Changes in microstructure and physical properties of rocks caused by artificial freeze–thaw action

Abstract

The freeze–thaw action of water inside rocks’ pores, cracks, and joints plays a dominant role in physical rock weathering where the temperature fluctuates across 0 °C. To understand this process in cold regions, artificial weathering was simulated in the laboratory. Diorite, basalt, and tuff were used as specimen, and were maintained in saturated conditions to accelerate the effect of freeze–thaw weathering. X-ray computed tomography (CT) images and scanning electron microscope (SEM) photographs were obtained to investigate changes in the inner microstructure along with repeated freeze–thaw cycles.
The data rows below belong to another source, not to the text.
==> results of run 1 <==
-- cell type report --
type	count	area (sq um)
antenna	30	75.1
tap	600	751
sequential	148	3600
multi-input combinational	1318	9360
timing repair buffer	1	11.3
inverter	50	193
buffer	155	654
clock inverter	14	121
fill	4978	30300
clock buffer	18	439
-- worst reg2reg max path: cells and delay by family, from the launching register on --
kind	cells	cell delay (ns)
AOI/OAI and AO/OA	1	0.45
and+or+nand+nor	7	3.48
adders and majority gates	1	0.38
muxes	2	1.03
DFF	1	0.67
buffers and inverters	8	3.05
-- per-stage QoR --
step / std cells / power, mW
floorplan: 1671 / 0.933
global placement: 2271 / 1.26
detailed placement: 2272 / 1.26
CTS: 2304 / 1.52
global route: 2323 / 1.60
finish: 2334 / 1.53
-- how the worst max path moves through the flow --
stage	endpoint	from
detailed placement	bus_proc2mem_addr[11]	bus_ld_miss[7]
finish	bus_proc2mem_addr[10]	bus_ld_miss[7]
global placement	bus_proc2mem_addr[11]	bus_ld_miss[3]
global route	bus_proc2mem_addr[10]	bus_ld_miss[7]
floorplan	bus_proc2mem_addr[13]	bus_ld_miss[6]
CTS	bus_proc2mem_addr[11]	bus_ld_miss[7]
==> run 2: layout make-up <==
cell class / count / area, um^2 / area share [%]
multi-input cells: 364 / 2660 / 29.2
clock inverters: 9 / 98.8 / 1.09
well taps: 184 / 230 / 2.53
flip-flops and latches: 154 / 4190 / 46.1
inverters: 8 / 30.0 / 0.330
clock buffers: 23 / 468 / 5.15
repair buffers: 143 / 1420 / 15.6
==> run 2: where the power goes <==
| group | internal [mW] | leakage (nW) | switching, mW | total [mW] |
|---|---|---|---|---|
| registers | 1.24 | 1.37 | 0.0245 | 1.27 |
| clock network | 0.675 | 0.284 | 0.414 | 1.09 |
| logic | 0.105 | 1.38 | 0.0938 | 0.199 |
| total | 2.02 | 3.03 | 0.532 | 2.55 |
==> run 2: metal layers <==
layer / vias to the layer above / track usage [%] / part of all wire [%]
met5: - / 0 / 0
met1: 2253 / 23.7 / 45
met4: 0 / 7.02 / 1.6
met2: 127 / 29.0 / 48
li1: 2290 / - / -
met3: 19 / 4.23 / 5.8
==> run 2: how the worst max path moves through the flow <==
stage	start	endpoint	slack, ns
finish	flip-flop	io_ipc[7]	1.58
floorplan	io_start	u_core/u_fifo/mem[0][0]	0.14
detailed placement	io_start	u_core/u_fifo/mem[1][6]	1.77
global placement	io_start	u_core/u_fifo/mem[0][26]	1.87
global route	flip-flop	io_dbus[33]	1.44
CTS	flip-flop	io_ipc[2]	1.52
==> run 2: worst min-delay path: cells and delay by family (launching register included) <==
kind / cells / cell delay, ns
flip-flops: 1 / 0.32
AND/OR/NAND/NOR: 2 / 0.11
<file path="src/rtl/spi_slave_ctrl.sv">
// -----------------------------------------------------------------------------
// spi_slave_ctrl
//   SPI slave for any word width (4..32) and any SPI mode (CPOL/CPHA). All pin
//   inputs are oversampled in the clk domain. The receive side presents whole
//   words on a valid/ready handshake. The transmit side takes words through a
//   one-entry holding register, also with valid/ready.
//
//   Optional feature macro: SPI_SLAVE_CTRL_ECHO_EN
//     defined   -> an empty holding register at load time sends rx_data (echo)
//     undefined -> an empty holding register at load time sends all zeros
//
// Ports
//   clk, rst_n    system clock, synchronous active-low reset
//   SCK, SSEL     SPI clock and active-low select from master (asynchronous)
//   MOSI          master-out data (asynchronous)
//   MISO, miso_oe slave-out data (MSB first) and pad output enable
//   rx_data/rx_valid/rx_ready  received word handshake
//   rx_overrun    sticky, word completed while previous one unconsumed
//   tx_data/tx_valid/tx_ready  transmit word handshake into holding register
//   tx_underrun   one-cycle pulse, word load found holding register empty
//   frame_active  synchronised SSEL active
// -----------------------------------------------------------------------------
module spi_slave_ctrl #(
  parameter int WIDTH = 8,
  parameter bit CPOL  = 1'b0,
  parameter bit CPHA  = 1'b0
) (
  input  logic             clk,
  input  logic             rst_n,
  input  logic             SCK,
  input  logic             SSEL,
  input  logic             MOSI,
  output logic             MISO,
  output logic             miso_oe,
  output logic [WIDTH-1:0] rx_data,
  output logic             rx_valid,
  input  logic             rx_ready,
  output logic             rx_overrun,
  input  logic [WIDTH-1:0] tx_data,
  input  logic             tx_valid,
  output logic             tx_ready,
  output logic             tx_underrun,
  output logic             frame_active
);

  localparam int            CW       = $clog2(WIDTH);
  localparam logic [CW-1:0] LAST_BIT = CW'(WIDTH - 1);

  logic [2:0]       sck_sync;
  logic [2:0]       ssel_sync;
  logic [1:0]       mosi_sync;
  logic [1:0]       settle_cnt;
  logic             armed;
  logic [CW-1:0]    bitcnt;
  logic [WIDTH-2:0] rx_shift;
  logic [WIDTH-1:0] tx_shift;
  logic [WIDTH-1:0] hold_data;
  logic             hold_full;
  logic [WIDTH-1:0] fill_word;

  logic leading_edge, trailing_edge, sample_edge, drive_edge;
  logic arm_ok, frame_start, frame_end, active, in_frame;
  logic rx_shift_en, word_done, tx_load, tx_shift_en;

`ifdef SPI_SLAVE_CTRL_ECHO_EN
  assign fill_word = rx_data;
`else
  assign fill_word = '0;
`endif

  always_comb begin
    // NOTE: every signal gets a default first so no path through this block
    // can leave a value held, which would infer a latch.
    leading_edge  = 1'b0;
    trailing_edge = 1'b0;
    sample_edge   = 1'b0;
    drive_edge    = 1'b0;
    arm_ok        = 1'b0;
    frame_start   = 1'b0;
    frame_end     = 1'b0;
    active        = 1'b0;
    in_frame      = 1'b0;
    rx_shift_en   = 1'b0;
    word_done     = 1'b0;
    tx_load       = 1'b0;
    tx_shift_en   = 1'b0;

    // Edges are judged on the two oldest SCK flops; the idle level is CPOL.
    leading_edge  = (sck_sync[2] == CPOL) && (sck_sync[1] != CPOL);
    trailing_edge = (sck_sync[2] != CPOL) && (sck_sync[1] == CPOL);
    sample_edge   = CPHA ? trailing_edge : leading_edge;
    drive_edge    = CPHA ? leading_edge  : trailing_edge;

    // After reset the SSEL chain holds its reset value, not the pin. Frames are
    // only recognised once real SSEL-high data has reached the oldest flop, so
    // a reset in the middle of a frame ignores the rest of that frame.
    arm_ok      = armed || ((settle_cnt == 2'd3) && ssel_sync[2]);
    frame_start = arm_ok && ssel_sync[2] && !ssel_sync[1];
    frame_end   = armed && !ssel_sync[2] && ssel_sync[1];
    active      = armed && !ssel_sync[2];
    in_frame    = active && !frame_end;

    rx_shift_en = in_frame && sample_edge;
    word_done   = rx_shift_en && (bitcnt == LAST_BIT);
    tx_load     = frame_start || (in_frame && drive_edge && (bitcnt == '0));
    tx_shift_en = in_frame && drive_edge && (bitcnt != '0);
  end

  always_ff @(posedge clk) begin
    // NOTE: registered state uses non-blocking assignments so every flop sees
    // the pre-edge value of every other flop, independent of statement order.
    if (!rst_n) begin
      sck_sync    <= {3{CPOL}};
      ssel_sync   <= 3'b111;
      mosi_sync   <= 2'b00;
      settle_cnt  <= 2'd0;
      armed       <= 1'b0;
      bitcnt      <= '0;
      rx_shift    <= '0;
      rx_data     <= '0;
      rx_valid    <= 1'b0;
      rx_overrun  <= 1'b0;
      hold_data   <= '0;
      hold_full   <= 1'b0;
      tx_shift    <= '0;
      tx_underrun <= 1'b0;
    end else begin
      sck_sync  <= {sck_sync[1:0], SCK};
      ssel_sync <= {ssel_sync[1:0], SSEL};
      mosi_sync <= {mosi_sync[0], MOSI};

      if (settle_cnt != 2'd3) settle_cnt <= settle_cnt + 2'd1;
      if (arm_ok) armed <= 1'b1;

      // Leaving the frame discards any partial word.
      if (!in_frame)        bitcnt <= '0;
      else if (sample_edge) bitcnt <= (bitcnt == LAST_BIT) ? '0 : bitcnt + 1'b1;

      if (rx_shift_en) rx_shift <= {rx_shift[WIDTH-3:0], mosi_sync[1]};

      // A completing word wins over an accept in the same cycle: rx_valid
      // stays high with the new data, and the old word counts as consumed.
      if (word_done) begin
        rx_data  <= {rx_shift, mosi_sync[1]};
        rx_valid <= 1'b1;
        if (rx_valid && !rx_ready) rx_overrun <= 1'b1;
      end else if (rx_valid && rx_ready) begin
        rx_valid <= 1'b0;
      end
      if (frame_start) rx_overrun <= 1'b0;

      if (tx_load) begin
        tx_shift  <= hold_full ? hold_data : fill_word;
        hold_full <= 1'b0;
      end else if (tx_shift_en) begin
        tx_shift <= {tx_shift[WIDTH-2:0], 1'b0};
      end

      // Only an empty register accepts, so this never collides with the
      // emptying above; a load into an empty register in a load cycle wins.
      if (tx_valid && !hold_full) begin
        hold_data <= tx_data;
        hold_full <= 1'b1;
      end

      tx_underrun <= tx_load && !hold_full;
    end
  end

  assign MISO         = active && tx_shift[WIDTH-1];
  assign miso_oe      = active;
  assign frame_active = active;
  assign tx_ready     = !hold_full;

endmodule

</file>
[src/rtl/hvpp_pkg.sv]
// Shared encodings for the AVR high-voltage parallel programming sequencer:
// host opcodes, HVPP command bytes, XA field values, FSM states and the load table.
package hvpp_pkg;

   typedef enum logic [1:0] {
      OP_ERASE = 2'b00,
      OP_LOAD  = 2'b01,
      OP_PROG  = 2'b10,
      OP_READ  = 2'b11
   } op_t;

   localparam logic [7:0] CMD_ERASE       = 8'h80;
   localparam logic [7:0] CMD_WRITE_FLASH = 8'h10;
   localparam logic [7:0] CMD_READ_FLASH  = 8'h02;

   typedef enum logic [1:0] {
      XA_ADDR = 2'b00,
      XA_DATA = 2'b01,
      XA_CMD  = 2'b10,
      XA_IDLE = 2'b11
   } xa_t;

   typedef enum logic [3:0] {
      IDLE,
      LOAD_SETUP,
      XTAL_HI,
      XTAL_LO,
      WR_PULSE,
      WAIT_RDY,
      READ_LO,
      READ_HI,
      DONE
   } state_t;

   typedef struct packed {
      xa_t        xa;
      logic       bs1;
      logic [7:0] data;
   } load_t;

   // Number of XTAL1 loads issued before the op's WR/read/finish phase.
   function automatic logic [2:0] load_count(input op_t op);
      case (op)
         OP_ERASE: return 3'd1;
         OP_LOAD:  return 3'd5;
         OP_READ:  return 3'd3;
         default:  return 3'd0;
      endcase
   endfunction

   function automatic load_t load_step(input op_t op, input logic [2:0] step,
                                       input logic [13:0] addr, input logic [15:0] wdata);
      load_t ld;
      ld = '{xa: XA_IDLE, bs1: 1'b0, data: 8'h00};
      case (step)
         3'd0: begin
            ld.xa   = XA_CMD;
            ld.data = (op == OP_ERASE) ? CMD_ERASE :
                      (op == OP_READ)  ? CMD_READ_FLASH : CMD_WRITE_FLASH;
         end
         3'd1: begin
            ld.xa   = XA_ADDR;
            ld.data = addr[7:0];
         end
         3'd2: begin
            ld.xa   = XA_ADDR;
            ld.bs1  = 1'b1;
            ld.data = {2'b00, addr[13:8]};
         end
         3'd3: begin
            ld.xa   = XA_DATA;
            ld.data = wdata[7:0];
         end
         3'd4: begin
            ld.xa   = XA_DATA;
            ld.bs1  = 1'b1;
            ld.data = wdata[15:8];
         end
         default: ;
      endcase
      return ld;
   endfunction

endpackage

[src/rtl/hvpp_phase_timer.sv]
// Phase timer: after a start pulse, done is high on the PULSE_CYC-th cycle.
// A start on the done cycle begins the next phase back to back.
module hvpp_phase_timer #(
   parameter int PULSE_CYC = 4
) (
   input  logic clk,
   input  logic rst_n,
   input  logic start,
   output logic done
);

   localparam int W = (PULSE_CYC > 1) ? $clog2(PULSE_CYC) : 1;

   logic [W-1:0] cnt;
   logic         active;

   always_ff @(posedge clk or negedge rst_n) begin
      if (!rst_n) begin
         cnt    <= '0;
         active <= 1'b0;
      end else if (start) begin
         cnt    <= '0;
         active <= 1'b1;
      end else if (active) begin
         if (cnt == W'(PULSE_CYC - 1)) active <= 1'b0;
         else                          cnt    <= cnt + W'(1);
      end
   end

   assign done = active && (cnt == W'(PULSE_CYC - 1));

endmodule

[src/rtl/hvpp_programmer.sv]
// HVPP sequencer: turns host erase/load/program/read commands into XA/BS1/XTAL1/WR/OE
// pin sequences with PULSE_CYC-cycle phases and a bounded wait on RDY.
module hvpp_programmer
   import hvpp_pkg::*;
#(
   parameter int PULSE_CYC   = 4,
   parameter int RDY_TIMEOUT = 65535
) (
   input  logic        clk,
   input  logic        rst_n,
   input  logic        cmd_valid,
   output logic        cmd_ready,
   input  logic [1:0]  cmd_op,
   input  logic [13:0] cmd_addr,
   input  logic [15:0] cmd_wdata,
   output logic        rsp_valid,
   output logic [15:0] rsp_rdata,
   output logic        rsp_err,
   output logic [1:0]  XA,
   output logic        BS1,
   output logic        XTAL1,
   output logic        WR,
   output logic        OE,
   output logic [7:0]  DATA_out,
   output logic        DATA_oe,
   input  logic [7:0]  DATA_in,
   input  logic        RDY,
   output state_t      dbg_state
);

   localparam int CNT_W = $clog2(RDY_TIMEOUT + 1);

   state_t          state, state_n;
   op_t             op_q;
   logic [13:0]     addr_q;
   logic [15:0]     wdata_q;
   logic [2:0]      step_q, step_n;
   logic [7:0]      rdata_lo;
   logic [CNT_W-1:0] rdy_cnt;
   logic            rdy_armed;
   logic            tmr_start, tmr_done;
   logic            last_load, timeout;
   load_t           ld;

   hvpp_phase_timer #(.PULSE_CYC(PULSE_CYC)) u_timer (
      .clk   (clk),
      .rst_n (rst_n),
      .start (tmr_start),
      .done  (tmr_done)
   );

   // Handshake: a command transfers on a rising edge where cmd_valid and cmd_ready are
   // both high; cmd_ready is high only in IDLE, so requests while busy are simply ignored.
   assign cmd_ready = (state == IDLE) && rst_n;
   assign rsp_valid = (state == DONE);
   assign dbg_state = state;
   assign ld        = load_step(op_q, step_q, addr_q, wdata_q);
   assign last_load = (3'(step_q + 3'd1) == load_count(op_q));
   assign timeout   = (state == WAIT_RDY) && !(rdy_armed && RDY) &&
                      (rdy_cnt == CNT_W'(RDY_TIMEOUT));

   always_comb begin
      state_n   = state;
      step_n    = step_q;
      tmr_start = 1'b0;
      XA        = XA_IDLE;
      BS1       = 1'b0;
      XTAL1     = 1'b0;
      WR        = 1'b1;
      OE        = 1'b1;
      DATA_out  = 8'h00;
      DATA_oe   = 1'b0;
      case (state)
         IDLE: begin
            if (cmd_valid && cmd_ready) begin
               step_n    = 3'd0;
               tmr_start = 1'b1;
               state_n   = (op_t'(cmd_op) == OP_PROG) ? WR_PULSE : LOAD_SETUP;
            end
         end
         LOAD_SETUP, XTAL_HI, XTAL_LO: begin
            XA       = ld.xa;
            BS1      = ld.bs1;
            DATA_out = ld.data;
            DATA_oe  = 1'b1;
            XTAL1    = (state == XTAL_HI);
            if (tmr_done) begin
               tmr_start = 1'b1;
               if (state == LOAD_SETUP) state_n = XTAL_HI;
               else if (state == XTAL_HI) state_n = XTAL_LO;
               else if (!last_load) begin
                  step_n  = 3'(step_q + 3'd1);
                  state_n = LOAD_SETUP;
               end else begin
                  case (op_q)
                     OP_ERASE: state_n = WR_PULSE;
                     OP_READ: begin
                        // Release the bus one cycle before OE falls in READ_LO.
                        state_n = READ_LO;
                        DATA_oe = 1'b0;
                     end
                     default: begin
                        state_n   = DONE;
                        tmr_start = 1'b0;
                     end
                  endcase
               end
            end
         end
         WR_PULSE: begin
            WR = 1'b0;
            if (tmr_done) begin
               state_n   = WAIT_RDY;
               tmr_start = 1'b1;
            end
         end
         WAIT_RDY: begin
            if ((rdy_armed && RDY) || timeout) state_n = DONE;
         end
         READ_LO: begin
            OE = 1'b0;
            if (tmr_done) begin
               state_n   = READ_HI;
               tmr_start = 1'b1;
            end
         end
         READ_HI: begin
            OE  = 1'b0;
            BS1 = 1'b1;
            if (tmr_done) state_n = DONE;
         end
         DONE:    state_n = IDLE;
         default: state_n = IDLE;
      endcase
   end

   always_ff @(posedge clk or negedge rst_n) begin
      if (!rst_n) begin
         state     <= IDLE;
         op_q      <= OP_ERASE;
         addr_q    <= '0;
         wdata_q   <= '0;
         step_q    <= '0;
         rdata_lo  <= '0;
         rsp_rdata <= '0;
         rsp_err   <= 1'b0;
         rdy_cnt   <= '0;
         rdy_armed <= 1'b0;
      end else begin
         state  <= state_n;
         step_q <= step_n;
         if (state == IDLE && cmd_valid && cmd_ready) begin
            op_q    <= op_t'(cmd_op);
            addr_q  <= cmd_addr;
            wdata_q <= cmd_wdata;
            rsp_err <= 1'b0;
         end
         // RDY is ignored for one phase after WR so the target has time to pull it low.
         if (state == WAIT_RDY) begin
            if (tmr_done) rdy_armed <= 1'b1;
            if (rdy_cnt != CNT_W'(RDY_TIMEOUT)) rdy_cnt <= rdy_cnt + CNT_W'(1);
            if (timeout) rsp_err <= 1'b1;
         end else begin
            rdy_cnt   <= '0;
            rdy_armed <= 1'b0;
         end
         if (state == READ_LO && tmr_done) rdata_lo  <= DATA_in;
         if (state == READ_HI && tmr_done) rsp_rdata <= {DATA_in, rdata_lo};
      end
   end

endmodule

[config.mk]
export PLATFORM = sky130hd
export DESIGN_NAME = hvpp_programmer
export DESIGN_NICKNAME = d
export VERILOG_FILES = /design/src/rtl/hvpp_pkg.sv /design/src/rtl/hvpp_phase_timer.sv /design/src/rtl/hvpp_programmer.sv
export SDC_FILE = /design/constraint.sdc
export NUM_CORES = 1
export LEC_CHECK = 0
export ABC_AREA = 1
export ABC_CLOCK_PERIOD_IN_PS = 1800
export CAP_MARGIN = 40
export CORE_MARGIN = 5
export CORE_UTILIZATION = 49
export CTS_BUF_LIST = sky130_fd_sc_hd__clkbuf_4
export DETAILED_ROUTE_END_ITERATION = 6
export PLACE_DENSITY = 0.79
export SLEW_MARGIN = 20
export SYNTH_ARGS = -nofsm -noshare
export SYNTH_HDL_FRONTEND = slang
export SYNTH_SLANG_ARGS = --single-unit
[constraint.sdc]
create_clock -name clk -period 1.8 [get_ports clk]
set_input_delay 0.36 -clock clk [delete_from_list [all_inputs] [get_ports clk]]
set_output_delay 0.36 -clock clk [all_outputs]
set_load 0.03 [all_outputs]
==> results.yml <==
outcome:
  status: "finished with violations"
  violations: "negative setup slack"
drt:
  via_per_inst: 5.63
  drtPass1Iterations: 5
  drc_errors: 0
  via_count: 4069
  ant_nets: 0
  drt_iter0_drc: 283
  routed_wl_um: 13800
  routedWlPerCell_um: 19.1
placed_design:
  place_area_um2: 5690
  port_buffers: 81
  dp_cells: 675
  post-dp-hpwl_um: 7970
  place_congestion: 0.925
grt:
  grt_use_met3: 0.0444
  grtUsageMet1: 0.274
  grt_overflow: 0
  grt_usage: 0.223
  antenna_found_initial: 0
  top_usage_layer: "met2"
  met2_usage: 0.385
  grt_pass1_wl_um: 20400
  grt_max_degree: 46
  grt_pass1_vias: 4181
setup_path:
  ff2ff_path_depth: 17
  end_kind: "primary output"
  required_ns: 1.44
  cp-start-kind: "register"
  critical_path_arrival_ns: 2.15
  critPathKind: "register to primary output"
  cp_max_fo: 4
clock_tree:
  postCtsHoldBufs: 0
  clk_pin_slew_ns: 0.15
  cts_root_buffer: "clkbuf_4"
  cts_tree: "done"
  clkSinkCount: 84
  htreeDepth: 3
  cts.path.max_buffers: 2
  cts_buffers: 9
  insertion_delay_ns: 0.44
logic_synthesis:
  ys_seq_area_frac: 0.478
  synthTopCellsByArea: "dfrtp_1, mux2_4, nand2_1, nand3_1, inv_1"
  netlist.area_leader.share: 0.478
  synth_common_cells: "nand2_1, dfrtp_1, inv_1, nand3_1, nor2_1"
  ys_seq_elements: 84
  synthCells: 469
  yosysWarnings: 0
  yosysUniqueCellTypes: 36
  syn_avg_cell_area_um2: 9.38
  ys.flop_type: "dfrtp_1"
  syn_nets: 525
  synth_top_cell_by_area: "dfrtp_1"
  synthArstFlopShare: 1.00
  syn_area_um2: 4400
  synth-edff-count: 0
  synth.most_common_cell: "nand2_1"
worst_hold_path:
  min_path_type: "input port to async pin"
final_layout:
  design_area_um2: 6470
  area_delta_synth_final_pct: 47.1
  drive_gt1_frac: 0.363
  final_core_util: 0.742
  diodes: 0
  layout.cells.non_filler: 723
  nNetsFinal: 666
timing:
  period_share: 1.39
  worst_slack_ns: -0.708
  setup_viol: 26
  fmax_ghz: 0.399
  tightestPinTransition_ns: 0.580
  rsz0062_at_grt: "yes"
  slew_headroom: 0.613
  fin_skew_ns: 0.0134
  final_max_slew_viol_count: 0
  finalHoldViolCount: 0
  fin_crit_ns: 2.51
power_and_ir_drop:
  p_leak_nw: 3.09
  p_sw_mw: 5.09
  power.internal_mw: 6.07
  power_density_nw_per_um2: 1720
  ir_drop_v: 0.000988
  pwr-share-comb: 0.639
  p_clk_frac: 0.087
  seqPwrFrac: 0.274
  switching_share: 0.456
die:
  die_area_um2: 11000
  initial_core_util: 0.504
  die_y_um: 105
  ios: 82
  die_w_um: 105
  coreArea_um2: 8720
  rows: 34
flow_run:
  drv_cap: 0
## area by class of cell
cell class              count  area [um2]
clock inverters             7        48.8
multi-input cells         323        2450
inverters                  49         196
fillers                   524        2250
clock buffers               9        67.6
repair buffers            143        1460
well taps                 108         135
flip-flops and latches     84        2110
## cell families (layout without fill, tap and decap cells)
group,Yosys count,in the layout,share of synthesized area
simple gates,209,209,0.212
flops,84,84,0.478
compound gates,59,59,0.0791
mux,37,37,0.122
fa+ha+maj,12,12,0.0341
buf+inv,62,208,0.0629
xor+xnor,6,6,0.0119
## placed cells by master (no fill, tap or decap), types with 18 or more instances in the layout
cell type	n
buf_4	41
mux2_4	32
nand3_1	27
nor2_1	34
dfrtp_1	79
clkdlybuf4s50_1	42
dlygate4sd2_1	18
nand2_2	18
buf_6	26
nand2_1	82
o21ai_0	23
inv_1	36
## per-layer routing
metal  vias to the layer above  part of all wire
met2                       183              0.50
li1                       1836                 -
met1                      1994              0.41
met5                         -                 0
met3                        56             0.056
met4                         0             0.033
## power by group through the flow
stage | registers, mW | logic [mW] | clock network [mW]
after detailed placement | 3.03 | 5.41 | 0
after global placement | 3.01 | 5.26 | 0
after floorplan | 3.29 | 3.16 | 0
final | 3.05 | 7.12 | 0.976
after global routing | 3.12 | 7.46 | 1.06
after CTS | 3.00 | 6.23 | 0.978
## worst max-delay path, stage by stage, from the launching register on
cell and delay, ns:
dfrtp_2 0.49, inv_2 0.12, ha_4 0.22, inv_2 0.08, nand2_1 0.08, nand2_1 0.10
nand4_1 0.17, nor3_2 0.24, nor2_4 0.07, buf_12 0.14
## stage by stage
stage / setup slack, ns / setup TNS [ns] / hold WS (ns) / power (mW)
after floorplan: -0.0301 / -0.0301 / 0.0644 / 6.45
after global placement: -0.152 / -0.184 / 0.466 / 8.26
after detailed placement: -0.209 / -0.747 / 0.478 / 8.44
after CTS: -0.568 / -8.60 / 0.0482 / 10.2
after global routing: -0.786 / -13.35 / 0.0820 / 11.6
final: -0.708 / -11.01 / 0.0389 / 11.2
## sequential cells by signal, summed over array words and instances (netlist names)
register,cells
rdy_cnt,16
rsp_rdata,16
wdata_q,16
addr_q,14
rdata_lo,8
dbg_state,4
step_q,3
op_q,2
u_timer.cnt,2
rdy_armed,1
rsp_err,1
u_timer.active,1
## path summary, 6_finish.rpt
path | end | slack (ns) | startpoint
setup / recovery | DATA_oe | -0.71 | step_q[0]
hold / removal | addr_q[13] | 0.04 | rst_n
setup reg to reg | step_q[1] | -0.65 | step_q[0]
hold reg to reg | rdata_lo[2] | 0.51 | rdata_lo[2]
max in group asynchronous | step_q[1] | 1.30 | rst_n
min in group clk | rsp_rdata[10] | 0.48 | DATA_in[2]
## what timing repair did
| action | CTS | global route |
|---|---|---|
| endpoints found under the setup margin | 39 | 67 |
| buffers inserted | 18 | 14 |
| cloned | 0 | 3 |
| pin swaps | 24 | 10 |
| resized for setup | 98 | 37 |
| endpoints found under the hold margin | 0 | 0 |
Power figures use the tool's default switching activity.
In addition, physical properties were measured during the cycles. Particle detachment, crack initiation, and propagation and porosity increase due to volumetric expansion of water inside rocks were detected using X-ray CT and SEM. The decrease in P-wave and S-wave velocities, and in weight loss were also observed. Tuff specimens, which have low tensile strength, high porosity, and loose structure, were deteriorated rapidly, while diorite specimens on the other hand, which have high tensile strength, low porosity, and compact structure, showed relatively slight changes. The frost susceptibility of basalt specimens was found to be intermediate between tuff and diorite. The developed process for cycling and freezing set up can be useful to test the various stones in terms of frost susceptibility.